`src/source/mixer_pkg.sv`:
```
// shared definitions for the down-conversion mixer
// sample and product widths, sine table geometry,
// phase accumulator format, carrier constants and the mixer FSM states

package mixer_pkg;

  localparam int DATA_W      = 16;
  localparam int LUT_ABITS   = 8;           // 256 entries per period
  localparam int LUT_QBITS   = DATA_W - 1;  // table entries are Q1.15
  localparam int PHASE_QBITS = 4;           // fraction below table address
  localparam int PHASE_W     = LUT_ABITS + PHASE_QBITS;

  localparam logic [PHASE_W-1:0] QUARTER_PHASE = PHASE_W'(1 << (PHASE_W - 2));

  localparam int SAMP_RATE    = 48000;      // Hz
  localparam int CARRIER_FREQ = 3000;       // Hz

  // step per sample, rounded down
  localparam logic [PHASE_W-1:0] PHASE_INC = PHASE_W'(
    ((2 ** LUT_ABITS) * CARRIER_FREQ * (2 ** PHASE_QBITS)) / SAMP_RATE);

  localparam real MATH_PI = 3.14159265358979323846;

  typedef enum logic [2:0] {
    MIX_IDLE,       // waiting for a sample
    MIX_SIN_MULT,   // product with sine
    MIX_SIN_WAIT,   // sine word on the stream
    MIX_COS_MULT,   // product with cosine
    MIX_COS_WAIT    // cosine word on the stream, marked last
  } mixer_state_t;

endpackage

```
`src/source/iq_collector.sv`:
```
// joins the interleaved sine/cosine stream into parallel I/Q pairs
// sine word waits in a register until its cosine partner arrives
// output pair held until the sink takes it

`timescale 1ns/1ps

module iq_collector
  import mixer_pkg::*;
(
  input  logic                     clk,
  input  logic                     rst,
  input  logic signed [DATA_W-1:0] data_i,
  input  logic                     valid_i,
  input  logic                     last_i,
  output logic                     ready_o,
  output logic signed [DATA_W-1:0] i_o,
  output logic signed [DATA_W-1:0] q_o,
  output logic                     valid_o,
  input  logic                     ready_i
);

  logic signed [DATA_W-1:0] sin_word;  // pending first half of a pair
  logic                     xfer;

  // room when empty or the pair leaves this cycle
  assign ready_o = !valid_o || ready_i;
  assign xfer    = valid_i && ready_o;

  always_ff @(posedge clk, posedge rst) begin
    if (rst) begin
      sin_word <= '0;
      i_o      <= '0;
      q_o      <= '0;
      valid_o  <= 1'b0;
    end else begin
      if (xfer && !last_i) begin
        sin_word <= data_i;
      end
      if (xfer && last_i) begin
        i_o     <= sin_word;  // sine product is I
        q_o     <= data_i;    // cosine product is Q
        valid_o <= 1'b1;
      end else if (ready_i) begin
        valid_o <= 1'b0;
      end
    end
  end

endmodule

```
`src/source/mixer.sv`:
```
// mixer FSM
// holds one input sample, multiplies it by sine and then cosine
// and sends both products out as an interleaved stream with last on cosine
// owns the phase accumulator and the sine table instance

`timescale 1ns/1ps

module mixer
  import mixer_pkg::*;
(
  input  logic                     clk,
  input  logic                     rst,
  input  logic signed [DATA_W-1:0] sample_i,
  input  logic                     sample_valid_i,
  input  logic                     ready_i,
  output logic                     idle_o,
  output logic signed [DATA_W-1:0] data_o,
  output logic                     valid_o,
  output logic                     last_o
);

  mixer_state_t state;
  mixer_state_t next_state;

  logic signed [DATA_W-1:0]   sample_reg;   // held input sample
  logic signed [DATA_W-1:0]   lut_sample;   // oscillator value
  logic signed [2*DATA_W-1:0] product;
  logic [PHASE_W-1:0]         phase_reg;
  logic [PHASE_W-1:0]         phase_eff;
  logic [LUT_ABITS-1:0]       lut_addr;
  logic                       accept;
  logic                       xfer;

  assign accept = (state == MIX_IDLE) && sample_valid_i;
  assign xfer   = valid_o && ready_i;
  assign idle_o = (state == MIX_IDLE);

  always_ff @(posedge clk, posedge rst) begin
    if (rst) begin
      state <= MIX_IDLE;
    end else begin
      state <= next_state;
    end
  end

  always_comb begin
    next_state = state;
    case (state)
      MIX_IDLE:     if (sample_valid_i) next_state = MIX_SIN_MULT;
      MIX_SIN_MULT: next_state = MIX_SIN_WAIT;
      MIX_SIN_WAIT: if (ready_i) next_state = MIX_COS_MULT;
      MIX_COS_MULT: next_state = MIX_COS_WAIT;
      MIX_COS_WAIT: if (ready_i) next_state = MIX_IDLE;
      default:      next_state = MIX_IDLE;
    endcase
  end

  // stream strobes follow the wait states exactly
  always_ff @(posedge clk, posedge rst) begin
    if (rst) begin
      valid_o <= 1'b0;
      last_o  <= 1'b0;
    end else begin
      valid_o <= (next_state == MIX_SIN_WAIT) || (next_state == MIX_COS_WAIT);
      last_o  <= (next_state == MIX_COS_WAIT);
    end
  end

  always_ff @(posedge clk, posedge rst) begin
    if (rst) begin
      sample_reg <= '0;
    end else if (accept) begin
      sample_reg <= sample_i;
    end
  end

  // full-width product, scaled back by the table's fraction bits
  assign product = sample_reg * lut_sample;

  always_ff @(posedge clk, posedge rst) begin
    if (rst) begin
      data_o <= '0;
    end else if ((state == MIX_SIN_MULT) || (state == MIX_COS_MULT)) begin
      data_o <= product[LUT_QBITS +: DATA_W];  // same bits as >>> LUT_QBITS
    end
  end

  // advance once the cosine word has gone
  always_ff @(posedge clk, posedge rst) begin
    if (rst) begin
      phase_reg <= '0;
    end else if ((state == MIX_COS_WAIT) && xfer) begin
      phase_reg <= phase_reg + PHASE_INC;  // wraps mod 2^PHASE_W
    end
  end

  // a quarter period ahead turns the sine table into cosine;
  // the table latency means it must be applied one state early
  always_comb begin
    if (state == MIX_SIN_WAIT) begin
      phase_eff = phase_reg + QUARTER_PHASE;
    end else begin
      phase_eff = phase_reg;
    end
  end

  assign lut_addr = phase_eff[PHASE_QBITS +: LUT_ABITS];  // integer part

  sine_lut u_sine_lut (
    .clk      (clk),
    .rst      (rst),
    .addr_i   (lut_addr),
    .sample_o (lut_sample)
  );

endmodule

```
`src/source/mixer_top.sv`:
```
// top level of the down-conversion mixer
// mixer with its sine table feeding the I/Q collector

`timescale 1ns/1ps

module mixer_top
  import mixer_pkg::*;
(
  input  logic                     clk,
  input  logic                     rst,
  input  logic signed [DATA_W-1:0] sample_i,
  input  logic                     sample_valid_i,
  output logic                     idle_o,
  output logic signed [DATA_W-1:0] i_o,
  output logic signed [DATA_W-1:0] q_o,
  output logic                     iq_valid_o,
  input  logic                     iq_ready_i
);

  // interleaved stream between the two blocks
  logic signed [DATA_W-1:0] mix_data;
  logic                     mix_valid;
  logic                     mix_last;
  logic                     mix_ready;

  mixer u_mixer (
    .clk            (clk),
    .rst            (rst),
    .sample_i       (sample_i),
    .sample_valid_i (sample_valid_i),
    .ready_i        (mix_ready),
    .idle_o         (idle_o),
    .data_o         (mix_data),
    .valid_o        (mix_valid),
    .last_o         (mix_last)
  );

  iq_collector u_iq_collector (
    .clk     (clk),
    .rst     (rst),
    .data_i  (mix_data),
    .valid_i (mix_valid),
    .last_i  (mix_last),
    .ready_o (mix_ready),
    .i_o     (i_o),
    .q_o     (q_o),
    .valid_o (iq_valid_o),
    .ready_i (iq_ready_i)
  );

endmodule

```
`src/source/sine_lut.sv`:
```
// full-period sine table for the mixer oscillator
// entries computed at elaboration, one cycle read latency

`timescale 1ns/1ps

module sine_lut
  import mixer_pkg::*;
(
  input  logic                     clk,
  input  logic                     rst,
  input  logic [LUT_ABITS-1:0]     addr_i,
  output logic signed [DATA_W-1:0] sample_o
);

  localparam int DEPTH = 2 ** LUT_ABITS;

  logic signed [DATA_W-1:0] table_q [DEPTH];

  // round(sin(2*pi*a/DEPTH) * full scale)
  function automatic logic signed [DATA_W-1:0] sine_entry(input int a);
    real angle;
    real scaled;
    angle  = 2.0 * MATH_PI * real'(a) / real'(DEPTH);
    scaled = $sin(angle) * real'((2 ** LUT_QBITS) - 1);
    return DATA_W'(int'(scaled));  // int cast rounds to nearest
  endfunction

  for (genvar a = 0; a < DEPTH; a++) begin : g_entry
    assign table_q[a] = sine_entry(a);
  end

  always_ff @(posedge clk, posedge rst) begin
    if (rst) begin
      sample_o <= '0;
    end else begin
      sample_o <= table_q[addr_i];
    end
  end

endmodule

```
`config.mk`:
```
export PLATFORM = sky130hd
export DESIGN_NAME = mixer_top
export DESIGN_NICKNAME = d
export VERILOG_FILES = /design/src/source/mixer_pkg.sv /design/src/source/iq_collector.sv /design/src/source/mixer.sv /design/src/source/mixer_top.sv /design/src/source/sine_lut.sv
export SDC_FILE = /design/constraint.sdc
export NUM_CORES = 1
export LEC_CHECK = 0
export ABC_AREA = 1
export BUFFER_PORTS_ARGS = -buffer_cell sky130_fd_sc_hd__buf_2
export CAP_MARGIN = 25
export CORE_UTILIZATION = 62
export DETAILED_ROUTE_END_ITERATION = 7
export PLACE_DENSITY_LB_ADDON = 0.05
export SETUP_SLACK_MARGIN = 0.4
export SYNTH_ARGS = -nofsm -noshare
export SYNTH_HDL_FRONTEND = slang
export SYNTH_SLANG_ARGS = --single-unit
```
`constraint.sdc`:
```
create_clock -name clk -period 7.8 [get_ports clk]
set_input_delay 1.17 -clock clk [delete_from_list [all_inputs] [get_ports clk]]
set_output_delay 1.17 -clock clk [all_outputs]
set_load 0.01 [all_outputs]
```
==> metrics.md, run 1 <==
| Metric | Value |
|---|---|
| Hold EP | `u_iq_collector.sin_word[12]` |
| Post-CTS Setup Inserts | `0` |
| CTS Root Cell | `clkbuf_16` |
| Die height | `about 150 µm` |
| Req. time, crit path | `between 8 and 9 ns` |
| Starting DRT DRC Count | `between 600 and 700` |
| Post-synth top area share | `37.04%` |
| Post-synthesis sequential area ratio | `a little under a fifth` |
| Vias in the first global route | `between 10000 and 15000` |
| GRT Overall Usage | `approximately a third` |
| TritonCTS Sinks | `101` |
| Htree depth | `3` |
| Critical setup path kind | `reg -> reg` |
| Final ANT Viol Nets | `0` |
| First-pass GRT wire length | `about 56 mm` |
| EDFF count, synth | `0` |
| Rel. slew slack | `45.64%` |
| Initial antenna violation count | `0` |
| Largest net degree at the start of global routing | `55` |
| Boundary pin count | `54` |
| Quantity of gates resized following cts | `0` |
| Tightest Hold Check Type | `reg -> reg` |
| Slew Limit Fails | `0` |
| Hold buffers post-CTS | `0` |
| Clk slew on worst S/H paths | `~0.1 ns` |
| Post-DR wirelength/cell | `17.68 µm` |
| Port bufs | `53` |
| Flop2flop setup slack | `between 1 and 1.5 ns` |
| Top cells by count, synth | `inv_1, nand2_1, fa_1, dfrtp_1, ha_1` |
| Clk buf depth | `2` |
| Reg2reg end | `u_mixer.data_o[8]` |
| Initial core utilization | `approximately 64%` |
| Synthesized area | `around 0.014 mm²` |
| Crit. End Element | `register` |
| Largest cells by area after synthesis | `fa_1, dfrtp_1, inv_1` |
| Synth Instances | `between 1500 and 2000` |
| Max_cap viols | `0` |
| Setup TNS | `0 ns` |
| Final Skew | `about 0.026 ns` |
| Die Wd | `150.5 µm` |
| Mapped Nets | `roughly 2000` |
| Synthesized area per cell | `~8.5 µm²` |
| CP max FO | `15` |
| Residual DRC count | `0` |
| Hold Fails Final Rpt | `0` |
| Share of layout cells above drive strength 1 | `under 10%` |
| Hold Crit Depth | `2` |
| Total die area | `between 0.02 and 0.025 mm²` |
| Worst skew pair latency | `0.39 ns` |
| Top-count cell post-synth | `inv_1` |
| Final Cycle Share | `between 80% and 90%` |
| Fin util | `between 60% and 70%` |
| Area Overhead vs Synth | `5.489%` |
| Min-delay src | `u_iq_collector.sin_word[12]` |
| CTS tree | `yes` |
| Distinct cell type count after synthesis | `39` |
| DR vias/cell | `5.264` |
| FFs w/ async S/R, synth | `100.0%` |
| Ant diodes | `0` |
| Critical Path AT | `approximately 6.6 ns` |
| Core region area | `between 0.02 and 0.025 mm²` |
| Post-DP Area | `roughly 0.014 mm²` |
| Synth area leader | `fa_1` |
| RSZ-0062 raised after global routing | `no` |
| Total CTS buffers | `9` |
| Post-DP HPWL | `around 28 mm` |
| Worst slew pin tran | `just over 0.8 ns` |
| Detailed Routing Iterations Pass 1 | `4` |
| Clock period minus final worst setup slack | `6.393 ns` |
| Worst reg2reg path startpoint | `u_mixer.u_sine_lut.sample_o[1]` |
| Remaining global-route overflow | `0` |
| Final setup vio count | `0` |
| Design area | `between 0.01 and 0.015 mm²` |
| Prevailing post-synth register cell | `dfrtp_1` |
| Yosys warns | `0` |
| Yosys reg bits | `101` |
| RePlAce Congestion | `roughly 0.95` |
| Vias | `roughly 10000` |
| Critical Path Source Type | `register` |
| Fmax | `156.4 MHz` |
| Nets | `roughly 2000` |
| Worst-case reg-to-reg path depth | `20` |
| DRT Wirelength | `around 34 mm` |
| Status | `complete, no violations` |
| Row count | `53` |
layer usage:
layer / vias up / GRT usage [%] / wire, µm
li1: 4707 / - / -
met1: 4921 / 43.54 / 14000
met2: 329 / 55.74 / 16410
met3: 92 / 7.000 / 2164
met4: 0 / 12.78 / 1184
met5: - / 0 / 0
kinds of logic (layout without fill, tap and decap cells):
| kind of cell | Yosys count | in the layout | synth area share, % |
|---|---|---|---|
| xor gates and xnor gates | 9 | 9 | 0.7137 |
| and+or+nand+nor | 536 | 536 | 15.94 |
| adders and majority gates | 337 | 337 | 44.72 |
| AOI/OAI and AO/OA | 106 | 106 | 4.172 |
| muxes | 28 | 28 | 2.306 |
| buffers and inverters | 494 | 517 | 13.67 |
| DFF | 101 | 101 | 18.48 |
area by class of cell:
cell class                      instances  area (µm²)
Multi-Input combinational cell       1016        9279
Fill cell                            1787        6927
Sequential cell                       101        2527
Inverter                              444        1669
Tap cell                              275       344.1
Timing Repair Buffer                   57       295.3
Clock buffer                            9       225.2
Clock inverter                          7       86.33
metrics by stage:
| step | cells | hold WS, ns | worst slack, ns |
|---|---|---|---|
| 3_3_place_gp | 1893 | 0.4633 | 1.432 |
| 5_1_grt | 1909 | 0.5081 | 1.083 |
| 2_1_floorplan | 1611 | 0.4491 | 2.274 |
| 6_report | 1909 | 0.4879 | 1.407 |
| 3_5_place_dp | 1893 | 0.4692 | 1.487 |
| 4_1_cts | 1909 | 0.4885 | 1.470 |
worst max-delay path by stage:
stage                     slack (ns)  cells after the start                           start            endpoint
after floorplan                 2.27                     23          u_mixer.sample_reg[15]  u_mixer.data_o[10]
after global routing            1.08                     24  u_mixer.u_sine_lut.sample_o[8]  u_mixer.data_o[11]
after detailed placement        1.49                     20  u_mixer.u_sine_lut.sample_o[5]   u_mixer.data_o[8]
after global placement          1.43                     20  u_mixer.u_sine_lut.sample_o[5]   u_mixer.data_o[8]
after CTS                       1.47                     20  u_mixer.u_sine_lut.sample_o[1]   u_mixer.data_o[8]
final                           1.41                     20  u_mixer.u_sine_lut.sample_o[1]   u_mixer.data_o[8]
cell usage in the layout, fill, tap and decap left out, types with 2 or more instances in the layout:
master / instances
a31o_2: 2
o22ai_1: 2
nor2_1: 55
or2_2: 9
dfrtp_1: 101
buf_2: 53
o21bai_1: 7
a31oi_1: 2
nand3b_1: 6
nand2_1: 398
nand4_1: 8
inv_2: 4
ha_1: 84
nor3_1: 5
clkinv_4: 2
a21oi_1: 33
o21ai_1: 4
fa_1: 253
mux2_2: 28
nand2_2: 6
o21ai_0: 52
inv_1: 439
clkinv_8: 2
nand3_1: 40
xor2_1: 3
buf_4: 4
and3_1: 2
clkbuf_16: 9
nor4_1: 3
xnor2_1: 5
worst max-delay path, stage by stage, from the launching register on:
cell,delay [ns]
dfrtp_1,0.65
nand2_1,0.29
inv_1,0.09
fa_1,0.63
inv_1,0.14
fa_1,0.57
inv_1,0.34
fa_1,0.51
fa_1,0.50
fa_1,0.49
inv_1,0.05
fa_1,0.47
inv_1,0.04
ha_1,0.37
nand2_1,0.15
nor4_1,0.40
nand3_1,0.22
nand3_1,0.12
nand2_1,0.05
nand3_1,0.08
o21ai_0,0.08
Power of run 1 is left out: the tool's default activity adds up to more than one toggle a clock period on the data nets, which glitch-free logic cannot reach.
==> run 2, diff against run 1 <==
--- a/config.mk
+++ b/config.mk
@@ -8,7 +8,7 @@
 export ABC_AREA = 1
 export BUFFER_PORTS_ARGS = -buffer_cell sky130_fd_sc_hd__buf_2
 export CAP_MARGIN = 25
-export CORE_UTILIZATION = 62
+export CORE_UTILIZATION = 59
 export DETAILED_ROUTE_END_ITERATION = 7
 export PLACE_DENSITY_LB_ADDON = 0.05
 export SETUP_SLACK_MARGIN = 0.4
==> constraint.sdc (replaced) <==
create_clock -name clk -period 5.5 [get_ports clk]
set_input_delay 0.825 -clock clk [delete_from_list [all_inputs] [get_ports clk]]
set_output_delay 0.825 -clock clk [all_outputs]
set_load 0.01 [all_outputs]
==> run 2 against run 1 <==
  * Cell count grew 9.6%
  * Utilization grew 7.4 points
  * Flip-flop and latch count is the same
  * Maximum frequency grew 16%
  * Worst hold slack lost 0.010 ns
  * First-iteration DRC count grew 3.2%
  * Clock skew shrank 0.0040 ns
  * Count of clock-buffer cells in the layout is the same
  * Worst setup slack lost 1.4 ns
  * Global-route usage shrank 0.45 points
  * Sequential share of layout area shrank 2.5 points
  * Via count grew 8.4%
==> metrics.md, run 2 (synthesized netlist as in run 1, its figures left out) <==
| Metric | Value |
|---|---|
| GRT Overall Usage | `33.19% (-0.45 points)` |
| Initial antenna violation count | `0 (unchanged)` |
| RePlAce Congestion | `0.9623 (+1.1%)` |
| Status | `complete, no violations` |
| Critical Path AT | `5.76 ns (-0.88 ns)` |
| Fmax | `182.1 MHz (+16%)` |
| Nets | `2160 (+8.8%)` |
| Htree depth | `3 (unchanged)` |
| Residual DRC count | `0 (unchanged)` |
| Max_cap viols | `0 (unchanged)` |
| Core region area | `0.02271 mm² (+6.4%)` |
| Worst reg2reg path startpoint | `u_mixer.u_sine_lut.sample_o[8]` |
| Area Overhead vs Synth | `24.42%` |
| Row count | `55 (+3.8%)` |
| CP max FO | `5 (-10)` |
| First-pass GRT wire length | `59.35 mm (+5.3%)` |
| Crit. End Element | `register` |
| Critical setup path kind | `reg -> reg` |
| Slew Limit Fails | `0 (unchanged)` |
| RSZ-0062 raised after global routing | `yes` |
| Largest net degree at the start of global routing | `54 (-1.8%)` |
| CTS tree | `yes` |
| Share of layout cells above drive strength 1 | `28.43% (+21 points)` |
| Die height | `154.2 µm (+2.5%)` |
| Post-DP Area | `0.01530 mm² (+8.4%)` |
| Post-DP HPWL | `29.32 mm (+5.3%)` |
| Clock period minus final worst setup slack | `5.491 ns (-0.9024 ns)` |
| TritonCTS Sinks | `101 (unchanged)` |
| Final ANT Viol Nets | `0 (unchanged)` |
| Boundary pin count | `54 (unchanged)` |
| Ant diodes | `0 (unchanged)` |
| Port bufs | `53 (unchanged)` |
| Total die area | `0.02379 mm² (+5.0%)` |
| Min-delay src | `u_mixer.data_o[11]` |
| DRT Wirelength | `36.82 mm (+9.1%)` |
| Initial core utilization | `60.22% (-3.8 points)` |
| Req. time, crit path | `5.77 ns (-2.28 ns)` |
| Most frequent cells in the layout | `inv_1, nand2_1, fa_1, buf_4, dfrtp_1` |
| Final setup vio count | `0 (unchanged)` |
| Post-DR wirelength/cell | `17.59 µm (-0.51%)` |
| Vias | `10890 (+8.4%)` |
| Tightest Hold Check Type | `reg -> reg` |
| Clk buf depth | `2 (unchanged)` |
| CP startpoint | `u_mixer.u_sine_lut.sample_o[8]` |
| Final Cycle Share | `99.83% (+18 points)` |
| Placed cells | `2028 (+7.1%)` |
| Final Skew | `0.02210 ns (-0.003955 ns)` |
| Rel. slew slack | `54.75% (+9.1 points)` |
| Die Wd | `154.2 µm (+2.5%)` |
| Starting DRT DRC Count | `647 (+3.2%)` |
| Most common cell after layout, fill and taps aside | `inv_1` |
| Worst slew pin tran | `0.6788 ns (-0.1366 ns)` |
| Fin cells | `2093 (+9.6%)` |
| Clk slew on worst S/H paths | `0.09 ns (about the same)` |
| Register area | `0.002551 mm² (+0.94%)` |
| Fin util | `74.93% (+7.4 points)` |
| Worst skew pair latency | `0.38 ns (about the same)` |
| Fillcell total | `1685 (-5.7%)` |
| Remaining global-route overflow | `0 (unchanged)` |
| Detailed Routing Iterations Pass 1 | `5 (+1)` |
| CTS Root Cell | `clkbuf_16` |
| Design area | `0.01702 mm² (+18%)` |
| Critical Path Source Type | `register` |
| Area taken by multi-input logic gates | `0.01021 mm² (+10%)` |
| DR vias/cell | `5.203 (-1.2%)` |
| Total CTS buffers | `9 (unchanged)` |
| Vias in the first global route | `11540 (+5.3%)` |
| Hold Fails Final Rpt | `0 (unchanged)` |
==> run 2: per-stage QoR <==
stage / setup TNS [ns] / setup WS, ns / hold WS, ns
3_3_place_gp: -0.1956 / -0.1046 / 0.4647
2_1_floorplan: 0 / 0.3270 / 0.4491
5_1_grt: -1.204 / -0.1944 / 0.5139
6_report: 0 / 0.009365 / 0.4778
3_5_place_dp: -0.2124 / -0.08505 / 0.4703
4_1_cts: 0 / 0.05209 / 0.4907
==> run 2: critical path: stages, from the launching register on <==
cell     delay [ns]
dfrtp_2        0.40
buf_4          0.12
buf_12         0.10
buf_16         0.12
nand2_2        0.07
fa_1           0.60
fa_2           0.48
fa_2           0.54
inv_1          0.05
fa_1           0.46
fa_1           0.50
inv_1          0.05
fa_1           0.50
inv_2          0.05
ha_4           0.29
nand2_4        0.07
inv_2          0.09
nand2_1        0.06
nand2_1        0.12
buf_4          0.14
nand2_2        0.05
a21oi_2        0.18
nor3_2         0.08
nand2_1        0.07
nand2_1        0.07
nand3_2        0.07
nand2_1        0.05
==> run 2: final cells by class <==
cell class | count | share of cell area, %
Sequential cell | 101 | 14.99
Tap cell | 285 | 2.096
Timing Repair Buffer | 231 | 11.17
Inverter | 444 | 9.883
Clock buffer | 9 | 1.324
Multi-Input combinational cell | 1016 | 60.03
Clock inverter | 7 | 0.5000
==> run 2: what timing repair did <==
| action | CTS | global route |
|---|---|---|
| gates cloned | 3 | 1 |
| setup endpoints to repair | 16 | 16 |
| hold buffers | 0 | 0 |
| endpoints found under the hold margin | 0 | 0 |
| buffers inserted | 26 | 19 |
| gates resized for setup | 173 | 92 |
| pin swaps | 59 | 64 |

= = =

Exercise goal: Your task is to copy each line of the data above that holds "class".

Task answer:
area by class of cell:
cell class                      instances  area (µm²)
==> run 2: final cells by class <==
cell class | count | share of cell area, %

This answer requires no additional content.